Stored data
[Start of Attachment]

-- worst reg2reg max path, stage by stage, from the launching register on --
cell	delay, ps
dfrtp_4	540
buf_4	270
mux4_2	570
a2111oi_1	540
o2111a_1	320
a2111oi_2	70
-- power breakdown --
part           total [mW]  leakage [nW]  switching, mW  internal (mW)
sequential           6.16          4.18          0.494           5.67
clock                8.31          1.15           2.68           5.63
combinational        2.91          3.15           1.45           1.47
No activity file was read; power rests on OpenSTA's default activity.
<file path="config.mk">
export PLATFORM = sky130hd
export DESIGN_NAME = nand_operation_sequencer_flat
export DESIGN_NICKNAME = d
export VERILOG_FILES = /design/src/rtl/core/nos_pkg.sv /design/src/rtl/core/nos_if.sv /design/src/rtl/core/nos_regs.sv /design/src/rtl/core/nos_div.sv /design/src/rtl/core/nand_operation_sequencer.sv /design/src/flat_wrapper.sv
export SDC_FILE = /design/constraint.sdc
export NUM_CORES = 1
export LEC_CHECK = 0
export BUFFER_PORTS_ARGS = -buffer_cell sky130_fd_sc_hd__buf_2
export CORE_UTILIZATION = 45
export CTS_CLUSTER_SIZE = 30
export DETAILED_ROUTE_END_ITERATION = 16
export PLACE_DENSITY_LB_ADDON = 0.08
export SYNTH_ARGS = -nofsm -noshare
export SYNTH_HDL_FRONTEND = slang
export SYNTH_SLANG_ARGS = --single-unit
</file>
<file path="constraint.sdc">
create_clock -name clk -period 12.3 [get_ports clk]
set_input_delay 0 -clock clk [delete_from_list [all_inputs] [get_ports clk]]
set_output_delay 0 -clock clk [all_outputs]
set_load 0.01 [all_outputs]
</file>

[End of Attachment]

_Task directions:_
With no alteration of any kind, give the data again in full.

_Your response:_
-- worst reg2reg max path, stage by stage, from the launching register on --
cell	delay, ps
dfrtp_4	540
buf_4	270
mux4_2	570
a2111oi_1	540
o2111a_1	320
a2111oi_2	70
-- power breakdown --
part           total [mW]  leakage [nW]  switching, mW  internal (mW)
sequential           6.16          4.18          0.494           5.67
clock                8.31          1.15           2.68           5.63
combinational        2.91          3.15           1.45           1.47
No activity file was read; power rests on OpenSTA's default activity.
<file path="config.mk">
export PLATFORM = sky130hd
export DESIGN_NAME = nand_operation_sequencer_flat
export DESIGN_NICKNAME = d
export VERILOG_FILES = /design/src/rtl/core/nos_pkg.sv /design/src/rtl/core/nos_if.sv /design/src/rtl/core/nos_regs.sv /design/src/rtl/core/nos_div.sv /design/src/rtl/core/nand_operation_sequencer.sv /design/src/flat_wrapper.sv
export SDC_FILE = /design/constraint.sdc
export NUM_CORES = 1
export LEC_CHECK = 0
export BUFFER_PORTS_ARGS = -buffer_cell sky130_fd_sc_hd__buf_2
export CORE_UTILIZATION = 45
export CTS_CLUSTER_SIZE = 30
export DETAILED_ROUTE_END_ITERATION = 16
export PLACE_DENSITY_LB_ADDON = 0.08
export SYNTH_ARGS = -nofsm -noshare
export SYNTH_HDL_FRONTEND = slang
export SYNTH_SLANG_ARGS = --single-unit
</file>
<file path="constraint.sdc">
create_clock -name clk -period 12.3 [get_ports clk]
set_input_delay 0 -clock clk [delete_from_list [all_inputs] [get_ports clk]]
set_output_delay 0 -clock clk [all_outputs]
set_load 0.01 [all_outputs]
</file>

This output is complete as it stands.